The South Africa study recruited men and the Uganda study recruited wives without insisting they hear their HIV test results. Neither study has said how many people the study followed who did not hear their results. This would not be allowed in the US, where a condition of recruitment in studies that follow people to see who gets HIV is that participants must be willing to hear their test results.
The design of the Uganda study allowed the study team to follow wives who did not know they were HIV-positive to watch them infect men who did not know they were at risk. The study allowed this to happen because it tested and recruited wives without insisting they hear their test results, and without insisting they share those results with their husbands. This would also not be allowed in the US – where regulations ask that doctors and counselors warn spouses if the HIV-positive partner will not do so. The study has not said how many unsuspecting men got HIV from wives the study knew were infected.

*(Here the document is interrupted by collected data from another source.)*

==> src/design/proc_ci_pkg.sv <==
`default_nettype none

package proc_ci_pkg;

  // Request from one requester to the shared memory
  typedef struct packed {
    logic        we;
    logic [7:0]  addr;
    logic [31:0] wdata;
  } mem_req_t;

  // Read data valid while ack is high
  typedef struct packed {
    logic [31:0] rdata;
  } mem_rsp_t;

  // Host command bytes in ASCII
  typedef enum logic [7:0] {
    CMD_ID    = 8'h49,  // 'I'
    CMD_WRITE = 8'h57,  // 'W'
    CMD_READ  = 8'h52,  // 'R'
    CMD_RUN   = 8'h47   // 'G'
  } host_cmd_e;

  // Core opcodes in instruction bits 31:24
  typedef enum logic [7:0] {
    OP_LDI  = 8'h01,
    OP_LD   = 8'h02,
    OP_ST   = 8'h03,
    OP_ADD  = 8'h04,
    OP_SUB  = 8'h05,
    OP_JNZ  = 8'h06,
    OP_HALT = 8'h07
  } core_op_e;

  // Acknowledge byte 'K'
  localparam logic [7:0] REPLY_OK = 8'h4B;

endpackage

`default_nettype wire

==> src/design/bus_arbiter.sv <==
`timescale 1ns/100ps
`default_nettype none

module bus_arbiter (
  input  logic                   clk,
  input  logic                   rst_n_i,
  input  logic                   host_req_i,
  input  proc_ci_pkg::mem_req_t  host_cmd_i,
  output logic                   host_ack_o,
  output proc_ci_pkg::mem_rsp_t  host_rsp_o,
  input  logic                   instr_req_i,
  input  proc_ci_pkg::mem_req_t  instr_cmd_i,
  output logic                   instr_ack_o,
  output proc_ci_pkg::mem_rsp_t  instr_rsp_o,
  input  logic                   data_req_i,
  input  proc_ci_pkg::mem_req_t  data_cmd_i,
  output logic                   data_ack_o,
  output proc_ci_pkg::mem_rsp_t  data_rsp_o,
  output logic                   mem_en_o,
  output proc_ci_pkg::mem_req_t  mem_cmd_o,
  input  logic [31:0]            mem_rdata_i
);

  typedef enum logic [1:0] {
    ARB_IDLE,
    ARB_MEM,
    ARB_ACK
  } arb_state_e;

  // Grant index 0 host, 1 data, 2 instruction
  arb_state_e             state_q;
  logic [1:0]             grant_q;
  logic [2:0]             req_vec;
  proc_ci_pkg::mem_req_t  cmd_vec [3];

  assign req_vec    = {instr_req_i, data_req_i, host_req_i};
  assign cmd_vec[0] = host_cmd_i;
  assign cmd_vec[1] = data_cmd_i;
  assign cmd_vec[2] = instr_cmd_i;

  assign mem_en_o  = (state_q == ARB_MEM);
  assign mem_cmd_o = cmd_vec[grant_q];

  assign host_ack_o  = (state_q == ARB_ACK) && (grant_q == 2'd0);
  assign data_ack_o  = (state_q == ARB_ACK) && (grant_q == 2'd1);
  assign instr_ack_o = (state_q == ARB_ACK) && (grant_q == 2'd2);

  // Read data is shared and only the acked port looks at it
  assign host_rsp_o.rdata  = mem_rdata_i;
  assign data_rsp_o.rdata  = mem_rdata_i;
  assign instr_rsp_o.rdata = mem_rdata_i;

  always_ff @(posedge clk) begin
    if (!rst_n_i) begin
      state_q <= ARB_IDLE;
      grant_q <= 2'd0;
    end else begin
      case (state_q)
        ARB_IDLE: begin
          if (req_vec[0]) begin
            grant_q <= 2'd0;
            state_q <= ARB_MEM;
          end else if (req_vec[1]) begin
            grant_q <= 2'd1;
            state_q <= ARB_MEM;
          end else if (req_vec[2]) begin
            grant_q <= 2'd2;
            state_q <= ARB_MEM;
          end
        end
        ARB_MEM: state_q <= ARB_ACK;
        ARB_ACK: begin
          // Hold ack until the requester lets go
          if (!req_vec[grant_q]) begin
            state_q <= ARB_IDLE;
          end
        end
        default: state_q <= ARB_IDLE;
      endcase
    end
  end

endmodule

`default_nettype wire

==> config.mk <==
export PLATFORM = sky130hd
export DESIGN_NAME = bus_arbiter
export DESIGN_NICKNAME = d
export VERILOG_FILES = /design/src/design/proc_ci_pkg.sv /design/src/design/bus_arbiter.sv
export SDC_FILE = /design/constraint.sdc
export NUM_CORES = 1
export LEC_CHECK = 0
export BUFFER_PORTS_ARGS = -buffer_cell sky130_fd_sc_hd__buf_4
export CAP_MARGIN = 15
export CORE_AREA = 4 4 116 118
export DETAILED_ROUTE_END_ITERATION = 12
export DIE_AREA = 0 0 120 122
export SLEW_MARGIN = 40
export SYNTH_ARGS = -nofsm -noshare
export SYNTH_HDL_FRONTEND = slang
export SYNTH_SLANG_ARGS = --single-unit
==> constraint.sdc <==
create_clock -name clk -period 2.2 [get_ports clk]
set_input_delay 0.11 -clock clk [delete_from_list [all_inputs] [get_ports clk]]
set_output_delay 0.11 -clock clk [all_outputs]
set_load 0.02 [all_outputs]
# Yosys cells after proc, flatten, opt, wreduce, memory -nomap -nowiden
# Cells that the tools add are included.
# totals
reg_bits	4
input_bits	160
word_cells	32
# classes
n_lt_le_gt_ge	2
n_mux	13
eq_ne	6
reduce_logical	8
bitwise	1
# op_table
operator	count
$bmux 41 s2	1
$mux 41	2
$mux 2	7
$pmux 2 s3	1
$eq 2x1->1 const B	2
$eq 2x2->1 const B	2
$logic_not 2->1	2
$ne 4x4->1 const B	1
$reduce_and 2->1	2
$ge 3x3->1 const B	1
$logic_and 1x1->1	3
$lt 2x3->1 const B	1
$not 2->3	1
$reduce_bool 3->1	1
$bmux 1 s2	1
$ne 2x2->1 const B	1
$mux 1	1

# Longest topological paths before layout
# Gate-level depths: netlist (run 1).
# logic_depth
ltp_word	4
ltp_mapped	6
depth_no_buf	3

# Worst setup path after synthesis (run 1)
# OpenSTA, ideal clock, no wires.
# synth_path
kind	flip-flop to output port
from	reg grant_q[0]
to	out mem_cmd_o[10] (netlist bit)
arrival_time_ns	1.178
path_stages_with_launch	5
required_time_ns	2.090
path_buffers	2
slack_ns	0.912
path_cell_list	dfxtp_1 > buf_6 > buf_8 > mux2i_1 > o21ai_0
# synth_lines
element	line_no	rtl
from (decl)	bus_arbiter.sv:32	logic [1:0] grant_q;
from (signal assigned)	bus_arbiter.sv:56	grant_q <= 2'd0;
from (signal assigned)	bus_arbiter.sv:61	grant_q <= 2'd0;
from (signal assigned)	bus_arbiter.sv:64	grant_q <= 2'd1;
to (decl)	bus_arbiter.sv:20	output proc_ci_pkg::mem_req_t mem_cmd_o,

==> out/qor.csv, run 1 <==
stage;metric;value;unit
power_and_ir_drop;sequentialPowerShare;8.0;%
synthesis;synth-seq-cells;4;
critical_path;timing.rr.start;grant_q[0];
clock_network;clk_latency;0.22;ns
timing;slew-limit-headroom;49.7;%
critical_path;arrival;1.94;ns
routing;drt-initial-drc-count;42;
critical_path;r2r-end;state_q[1];
power_and_ir_drop;p_clk_share;25.9;%
power_and_ir_drop;p_sw_share;38.2;%
layout;n_antenna_cell;0;
critical_path;cp-end-kind;primary output;
timing;finalSetupViolations;0;
critical_path;cp_max_fo;45;
timing;final.period_utilization;93.2;%
synthesis;syn_area;0.00186;mm²
power_and_ir_drop;combPwrFrac;66.1;%
clock_network;cts_tree;built;
critical_path;critPathLaunch;grant_q[0];
place;post-place-ws;0.330;ns
timing;finalSetupTns;0;ns
clock_network;ctsHoldBuffers;0;
critical_path;crit_required;2.09;ns
critical_path;start_kind;register;
global_route;grt_max_degree;46;
layout;final_core_util;20.9;%
floorplanning;initial_core_util;14.9;%
global_route;grt_pass1_vias;1993;
synthesis;synth_seq_area_share;4.31;%
global_route;grt.overflow.total;0;
clock_network;cts_buffers;3;
job;drv_cap;0;
routing;vias_per_cell;3.79;
critical_path;critPathCapture;mem_cmd_o[40];
timing;worst_slack;0.150;ns
synthesis;ys_async_sr_fraction;0;%
timing;post-route-min-period;2.05;ns
floorplanning;ios;301;
clock_network;clkSinkCount;4;
place;io_buffers;172;
layout;seqCellArea;82.6;µm²
clock_network;cts_setup_buffers;0;
global_route;grt_pass1_wl;10600;µm
routing;wl;7480;µm
clock_network;ctsRootBufferMaster;clkbuf_16;
synthesis;synth_cell_types;23;
synthesis;synth_nets;419;
floorplanning;die_width;120;µm
clock_network;post_cts_resized;0;
place;gp_congestion;0.735;
critical_path;crit_type;register to primary output;
place;dp_cells;495;
routing;wl_per_cell;15.0;µm
synthesis;synthCells;259;
routing;dr.pass1.iters;4;
floorplanning;row_count;41;
global_route;grt_antenna_before_repair;0;
timing;rsz0062_at_grt;no;
synthesis;synth-main-ff-cell;dfxtp_1;
critical_path;r2r_cells;4;
synthesis;syn_area_per_cell;7.17;µm²
routing;remaining_drc_errors;0;
power_and_ir_drop;power_leakage;1.15;nW
timing;worstMarginPinSlew;0.754;ns
global_route;grt_usage;8.95;%
layout;nets;488;
floorplanning;die_area;0.0146;mm²
worst_hold_path;hold_class;input pin to register;
clock_network;cts.clk_slew.worst_paths;0.03;ns
routing;vias;1886;
floorplanning;die_height;122;µm
synthesis;ys_warn_count;0;
layout;fillers;1423;
timing;hold_viol_final;0;
routing;drt.antenna.violating_nets;0;
power_and_ir_drop;irDropWorstVdd;0.000512;V
status;status;finished, final reports clean;
clock_network;htreeDepth;1;
layout;area_growth;40.2;%
layout;instances_no_fill;498;
power_and_ir_drop;p_int;673;µW
timing;report.final.slew_viol_count;0;
layout;layout-drive-gt1-share;55.5;%
synthesis;synth-edff-count;0;
clock_network;clk_path_buf_depth;2;
power_and_ir_drop;power.net_switching;416;µW
critical_path;reg2reg_setup_slack;0.64;ns
timing;skew;0.00105;ns
power_and_ir_drop;p_per_area;418;mW/mm²
layout;multi_input_area;911;µm²
timing;fmax;488;MHz
floorplanning;core_area;0.0125;mm²
-- placed cells by master, fill, tap and decap left out, drive strengths merged --
cell type / synthesis / routed
buf: 107 / 175
o21ai: 43 / 43
mux2i: 42 / 42
nand2: 41 / 41
dfxtp: 4 / 4
a21oi: 3 / 3
clkbuf: 4 / 3
nor2b: 3 / 3
nor2: 2 / 2
and2: 1 / 1
nand2b: 1 / 1
nor3b: 1 / 1
nor3: 1 / 1
o311a: 1 / 1
o31ai: 1 / 1
nand3b: 1 / 1
a21boi: 1 / 1
or2: 1 / 1
and3b: 1 / 1
-- cells by family (layout without fill, tap and decap cells) --
logic type	count (synthesis)	in the layout	share of synthesized area, %
AND/OR/NAND/NOR	53	53	12.7
AO/OA/AOI/OAI	49	49	13.7
multiplexers	42	42	22.6
buffers and inverters	111	178	46.7
flip-flops	4	4	4.31
-- state kept, by name, summed over array words and instances (netlist names) --
name     count
state_q      2
grant_q      2
-- cell usage after synthesis, drive strengths merged, types with 2 or more instances --
cell type,n,area [µm²]
clkbuf,4,15.0
a21oi,3,15.0
dfxtp,4,80.1
mux2i,42,420
buf,107,852
nand2,41,154
nor2,2,7.51
o21ai,43,215
nor2b,3,26.3
-- power groups by stage --
stage,registers (mW),logic (mW),clock network (mW)
after floorplan,0.0847,0.612,0
after global placement,0.0871,0.716,0
after detailed placement,0.0875,0.729,0
after CTS,0.0870,0.731,0.286
after global routing,0.0880,0.774,0.293
final,0.0870,0.720,0.282
-- final cells by class --
cell class                 count  share of cell area [%]
sequential                     4                    3.17
clock buffer                   3                    2.88
tap                          172                    8.26
multi-input combinational    144                    35.0
timing repair buffer         175                    50.7
-- metrics by stage --
stage	hold WS [ns]	power [mW]	instance area, µm²
after floorplan	0.248	0.696	1860
after global placement	0.220	0.803	2510
after detailed placement	0.220	0.816	2530
after CTS	0.161	1.10	2610
after global routing	0.174	1.15	2610
final	0.162	1.09	2610
-- routing by layer --
layer,wire (µm),vias up,track usage (%)
met3,939,38,2.97
met5,0,-,0
met2,3670,135,16.1
met1,2630,813,9.61
li1,-,900,-
met4,238,0,3.72
-- worst max-delay path, stage by stage (launching register included) --
cell and delay [ns]:
dfxtp_2 0.33, buf_4 0.60, mux2i_1 0.40, o21ai_0 0.16
buf_4 0.19
-- how the worst min path moves through the flow --
stage               startpoint              to  cells past startpoint
2_1_floorplan          rst_n_i      state_q[1]                      2
3_3_place_gp   mem_rdata_i[11]  host_rsp_o[11]                      0
3_5_place_dp   mem_rdata_i[11]  host_rsp_o[11]                      0
4_1_cts            instr_req_i      state_q[0]                      2
5_1_grt                rst_n_i      grant_q[0]                      2
6_report           instr_req_i      state_q[0]                      2
Note: power is estimated with default switching activity, not from simulation.
==> run 2, diff against run 1 <==
CORE_AREA = 2 2 117 119   (was 4 4 116 118)
DIE_AREA = 0 0 119 121   (was 0 0 120 122)
clock period = 1.7 ns   (was 2.2 ns; I/O delays follow)
==> run 2 against run 1 <==
Net effect: global-route usage decreased by 0.49 points; via count is 0.21% lower; register-to-register slack got worse by 0.06 ns; power rose by 29%; sequential power is 31% higher; sequential cell count stayed put; clock skew about the same; critical path depth stayed put; clock power up 29%.
==> out/qor.csv, run 2 (synthesized netlist as in run 1, its figures left out) <==
stage;metric;value;unit;change
layout;layout_commonest_cell;buf_4;;
floorplanning;initial_core_util;14.2;%;-0.71 points
layout;final_cell_mix;174 x buf_4, 42 x mux2i_1, 41 x nand2_1, 28 x o21ai_0, 15 x o21ai_1;;
clock_network;cts_setup_buffers;0;;unchanged
clock_network;clk_path_buf_depth;2;;unchanged
clock_network;cts_tree;built;;
timing;fmax;666;MHz;
power_and_ir_drop;p_per_area;531;mW/mm²;+27%
critical_path;crit_required;1.62;ns;-0.47 ns
job;drv_cap;0;;unchanged
place;gp_congestion;0.705;;-4.2%
worst_hold_path;min_path_cells;2;;unchanged
routing;drt.antenna.violating_nets;0;;unchanged
timing;final.period_utilization;88.4;%;
clock_network;htreeDepth;1;;unchanged
clock_network;clkSinkCount;4;;unchanged
global_route;grt_antenna_before_repair;0;;unchanged
timing;finalSetupTns;0;ns;unchanged
routing;remaining_drc_errors;0;;unchanged
clock_network;ctsHoldBuffers;0;;unchanged
power_and_ir_drop;power_leakage;1.16;nW;+0.82%
critical_path;cpPeakStageDelay;0.37;ns;-0.23 ns
routing;drt-initial-drc-count;41;;-2.4%
global_route;grt_usage;8.46;%;-0.49 points
global_route;grt.overflow.total;0;;unchanged
global_route;grt_max_degree;46;;unchanged
layout;fillers;1463;;+2.8%
routing;vias;1882;;-0.21%
floorplanning;die_width;119;µm;-0.83%
timing;skew;0.00139;ns;+0.000335 ns
routing;wl;6590;µm;-12%
layout;nets;489;;+0.20%
routing;dr.pass1.iters;4;;unchanged
timing;report.final.slew_viol_count;0;;unchanged
critical_path;timing.rr.start;grant_q[0];;
timing;finalSetupViolations;0;;unchanged
layout;top_regs;grant_q (2), state_q (2);;
critical_path;cp_max_fo;32;;-29%
clock_network;cts_buffers;3;;unchanged
global_route;grt_pass1_wl;9800;µm;-7.5%
timing;rsz0062_at_grt;no;;
layout;stdcell_area;0.00264;mm²;+1.2%
power_and_ir_drop;irDropWorstVdd;0.000310;V;-40%
critical_path;cpMaxStageDelayCell;dfxtp_2;;
critical_path;cp_num_buf_inv;2;;unchanged
critical_path;path_cells;buf_12, mux2i_1, o21ai_0, buf_4;;
worst_hold_path;holdCritStartpoint;instr_req_i;;
critical_path;cp-end-kind;primary output;;
clock_network;clk_latency;0.22;ns;about the same
critical_path;r2r_cells;4;;unchanged
floorplanning;row_count;42;;+2.4%
timing;slew-limit-headroom;68.8;%;+19 points
floorplanning;ios;301;;unchanged
place;dpl.hpwl;5410;µm;
clock_network;post_cts_resized;0;;unchanged
critical_path;crit_type;register to primary output;;
global_route;grt_pass1_vias;1893;;-5.0%
critical_path;start_kind;register;;
routing;wl_per_cell;13.1;µm;-13%
layout;layout-drive-gt1-share;55.7;%;+0.14 points
worst_hold_path;hold_path_end;state_q[0];;
critical_path;critical-path-top-delay-family;buffers and inverters;;
layout;n_antenna_cell;0;;unchanged
critical_path;reg2reg_setup_slack;0.58;ns;-0.06 ns
timing;hold_viol_final;0;;unchanged
worst_hold_path;hold_class;input pin to register;;
clock_network;ctsRootBufferMaster;clkbuf_16;;
critical_path;arrival;1.42;ns;-0.52 ns
timing;worstMarginPinSlew;0.468;ns;-0.286 ns
place;io_buffers;172;;unchanged
status;status;finished, final reports clean;;
timing;post-route-min-period;1.50;ns;
floorplanning;die_area;0.0144;mm²;-1.6%
critical_path;r2r-end;state_q[1];;
place;postPlaceCellArea;0.00256;mm²;+1.2%
floorplanning;core_area;0.0131;mm²;+5.0%
critical_path;worstSetupPathDepth;4;;unchanged
layout;area_growth;41.8;%;
routing;vias_per_cell;3.74;;-1.2%
clock_network;cts.clk_slew.worst_paths;0.03;ns;about the same
floorplanning;die_height;121;µm;-0.82%
-- run 2: cell types whose count changed in the layout (fill, tap and decap cells not counted) --
cell	previous run	this run
buf_8	1	0
buf_12	0	2
-- run 2: worst max path at each step --
| stage | startpoint | end |
|---|---|---|
| floorplan | grant_q[0] | mem_cmd_o[10] |
| global placement | grant_q[0] | mem_cmd_o[35] |
| detailed placement | grant_q[0] | mem_cmd_o[38] |
| CTS | grant_q[0] | mem_cmd_o[38] |
| global route | grant_q[0] | mem_cmd_o[8] |
| finish | grant_q[0] | mem_cmd_o[15] |
-- run 2: power breakdown --
group	switching (mW)	internal [mW]
clock	0.0650	0.300
sequential	0.0103	0.104
combinational	0.446	0.473
-- run 2: layout make-up --
class / instances / area (µm²) / share of cell area [%]
sequential: 4 / 82.6 / 3.13
timing repair buffer: 176 / 1350 / 51.1
tap: 176 / 220 / 8.36
clock buffer: 3 / 75.1 / 2.85
multi-input combinational: 144 / 911 / 34.6
-- run 2: per-stage QoR --
step / hold slack, ns / power [mW] / util (%) / cells / worst slack [ns]
global placement: 0.170 / 1.03 / 19.6 / 500 / 0.415
floorplan: 0.223 / 0.901 / - / 259 / 0.437
detailed placement: 0.170 / 1.05 / 19.6 / 500 / 0.401
CTS: 0.132 / 1.42 / 20.1 / 503 / 0.176
finish: 0.134 / 1.40 / 20.1 / 503 / 0.197
global route: 0.144 / 1.48 / 20.1 / 503 / 0.0988
-- run 2: layer usage --
metal | up-vias | track usage, % | wire (µm)
met3 | 30 | 2.96 | 693
li1 | 905 | - | -
met4 | 0 | 2.75 | 190
met2 | 145 | 15.5 | 3350
met5 | - | 0 | 0
met1 | 802 | 9.05 | 2360
==> run 3, diff against run 2 <==
CTS_CLUSTER_DIAMETER = 30   (was not set)
SETUP_SLACK_MARGIN = 0.2   (was not set)
==> run 3 against run 2 <==
Net effect: core utilization is 1.2 points higher; sequential share of layout area shrank 0.087 points; wire length rose by 13%; global-route usage rose by 0.30 points; register-to-register slack barely moved; final cell count increased by 1.4%; setup slack improved by 0.054 ns; critical endpoint unchanged; largest power group unchanged; highest routed layer unchanged.
==> out/qor.csv, run 3 (synthesized netlist as in run 1, its figures left out) <==
stage;metric;value;unit;change
timing;slew-limit-headroom;77.5;%;+8.7 points
global_route;grt_antenna_before_repair;0;;unchanged
layout;final_cell_mix;173 x buf_4, 41 x nand2_1, 39 x mux2i_1, 26 x o21ai_0, 17 x o21ai_1;;
layout;top_regs;grant_q (2), state_q (2);;
floorplanning;initial_core_util;14.2;%;unchanged
timing;hold_ws;0.135;ns;+0.00117 ns
timing;post-route-min-period;1.45;ns;-0.0539 ns
routing;wl_per_cell;14.5;µm;+11%
layout;final_core_util;21.3;%;+1.2 points
floorplanning;ios;301;;unchanged
timing;fmax;690;MHz;+3.7%
critical_path;timing.rr.start;grant_q[0];;
layout;fillers;1452;;-0.75%
critical_path;cpPeakStageDelay;0.40;ns;+0.03 ns
worst_hold_path;min_path_cells;2;;unchanged
routing;vias;1938;;+3.0%
timing;finalSetupTns;0;ns;unchanged
critical_path;crit_required;1.62;ns;about the same
power_and_ir_drop;p_per_area;529;mW/mm²;-0.49%
critical_path;start_kind;register;;
routing;vias_per_cell;3.80;;+1.6%
layout;nets;496;;+1.4%
global_route;grt_pass1_wl;10100;µm;+2.8%
clock_network;cts.clk_slew.worst_paths;0.03;ns;about the same
critical_path;critPathLaunch;grant_q[0];;
status;status;finished, final reports clean;;
critical_path;arrival;1.36;ns;-0.06 ns
routing;drt.antenna.violating_nets;0;;unchanged
clock_network;ctsRootBufferMaster;clkbuf_16;;
critical_path;path_cells;buf_12, mux2i_1, o21ai_0, buf_4;;
clock_network;cts_buffers;3;;unchanged
routing;dr.pass1.iters;4;;unchanged
global_route;grt.overflow.total;0;;unchanged
layout;layout-drive-gt1-share;57.5;%;+1.8 points
global_route;grt_usage;8.76;%;+0.30 points
worst_hold_path;hold_path_end;state_q[0];;
clock_network;htreeDepth;1;;unchanged
floorplanning;die_area;0.0144;mm²;unchanged
layout;multi_input_area;922;µm²;+1.2%
worst_hold_path;hold_class;input pin to register;;
clock_network;cts_tree;built;;
global_route;grt_pass1_vias;1923;;+1.6%
layout;n_antenna_cell;0;;unchanged
critical_path;crit_type;register to primary output;;
global_route;grt_max_degree;46;;unchanged
place;io_buffers;172;;unchanged
timing;report.final.slew_viol_count;0;;unchanged
timing;rsz0062_at_grt;yes;;
critical_path;reg2reg_setup_slack;0.58;ns;about the same
floorplanning;die_height;121;µm;unchanged
place;dpl.hpwl;5410;µm;unchanged
critical_path;r2r-end;state_q[1];;
floorplanning;core_area;0.0131;mm²;unchanged
clock_network;ctsHoldBuffers;0;;unchanged
timing;final.period_utilization;85.2;%;-3.2 points
floorplanning;row_count;42;;unchanged
clock_network;clk_path_buf_depth;2;;unchanged
routing;remaining_drc_errors;0;;unchanged
routing;wl;7420;µm;+13%
layout;layout_commonest_cell;buf_4;;
place;gp_congestion;0.705;;unchanged
critical_path;r2r_cells;4;;unchanged
worst_hold_path;holdCritStartpoint;instr_req_i;;
layout;seqCellArea;85.1;µm²;+3.0%
routing;drt-initial-drc-count;68;;+66%
critical_path;cp-end-kind;primary output;;
clock_network;clk_latency;0.22;ns;about the same
job;drv_cap;0;;unchanged
critical_path;cpMaxStageDelayCell;dfxtp_4;;
timing;worstMarginPinSlew;0.338;ns;-0.130 ns
power_and_ir_drop;power_leakage;1.23;nW;+6.0%
clock_network;clkSinkCount;4;;unchanged
layout;area_growth;50.3;%;
power_and_ir_drop;irDropWorstVdd;0.000310;V;about the same
timing;finalSetupViolations;0;;unchanged
timing;skew;0.00156;ns;+0.000178 ns
timing;hold_viol_final;0;;unchanged
critical_path;cp_max_fo;16;;-50%
floorplanning;die_width;119;µm;unchanged
[run 3: cell types whose count changed in the layout (fill, tap and decap cells not counted), sizes merged]
| cell | previous run | this run |
|---|---|---|
| buf | 176 | 180 |
| clkbuf | 3 | 6 |
[run 3: worst max-delay path by stage]
stage,endpoint,cells past startpoint
after CTS,mem_cmd_o[35],4
after global routing,mem_cmd_o[15],6
after detailed placement,mem_cmd_o[38],4
final,mem_cmd_o[15],4
after global placement,mem_cmd_o[35],4
after floorplan,mem_cmd_o[10],4
[run 3: area by class of cell]
cell class	count	area share (%)
timing repair buffer	183	53.4
multi-input combinational	144	33.0
tap	176	7.89
sequential	4	3.05
clock buffer	3	2.69
[run 3: what timing repair did]
action                                 in CTS  in global routing
resized for setup                           1                 11
setup endpoints to repair                   7                 37
buffers inserted                            1                  2
endpoints found under the hold margin       0                  0
gates cloned                                1                  3
[run 3: metal layers]
layer	share of wire [%]	routed length (µm)	global-route usage [%]	vias to the layer above
li1	-	-	-	916
met1	38	2790	9.37	843
met2	50	3730	16.2	151
met5	0	0	0	-
met4	2.4	180	2.75	0
met3	9.6	709	2.96	28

None of the studies insisted that men who acquired HIV bring their wives for couple counseling. This ethical lapse – leaving wives with unknown risks – undermined the objective of the research, which was to see how much circumcision reduced sexual transmission. Bringing in and testing wives after men got HIV would not only protect HIV-negative wives, but would also provide information about how many infections came through sex, and how much circumcision reduced HIV from sex.
Table 2: Ethical short-comings in the three trials
| Ethical issue |
South Africa, 2002-05 |
Kenya, 2002-06 |
Uganda, 2003-06 |
| Did the study enroll people who refused to hear their HIV status? |
No |
Yes |
Yes |
| Did the study follow men not aware their wives had tested HIV-positive? |
No |
No |
Yes |
| Did the study insist that men who got HIV during the trial bring their wives for couple counseling? |
No |
No |
No |
Mass circumcision based on assumption, not evidence: Campaigns for mass circumcision in Africa began in 2007, shortly after three studies – in Kenya, South Africa, and Uganda – concluded that circumcision cut men’s risk to get HIV by 51% to 60% by reducing men’s risk to get HIV from sexual partners.
Those conclusions are based on assumption, not evidence. According to what men reported about sexual behavior in two trials, only a minority of their infections came from sex. It is, of course, possible that men lied about their sexual behavior. But with that argument, realize what has happened: The $1.5 billion enterprise to circumcise 20 million men in Africa is no longer based on evidence. It’s based on assuming away evidence. It’s based on a prior belief – inconsistent with evidence from these trials – that almost all HIV infections in African adults come from sex.
How did the men get HIV, and how did circumcision affect sex and non-sex risks? We don’t know what happened in these studies. This is due at least in part to failure on the part of the study teams to report all collected data. None of the study teams has even said what data they collected. But the scientific errors started earlier. None of the studies collected all relevant information required to measure and to explain the impact of circumcision on men’s risk to get HIV – asking comprehensively about blood and sexual risks, and tracing and testing all long-term and short-term sexual partners.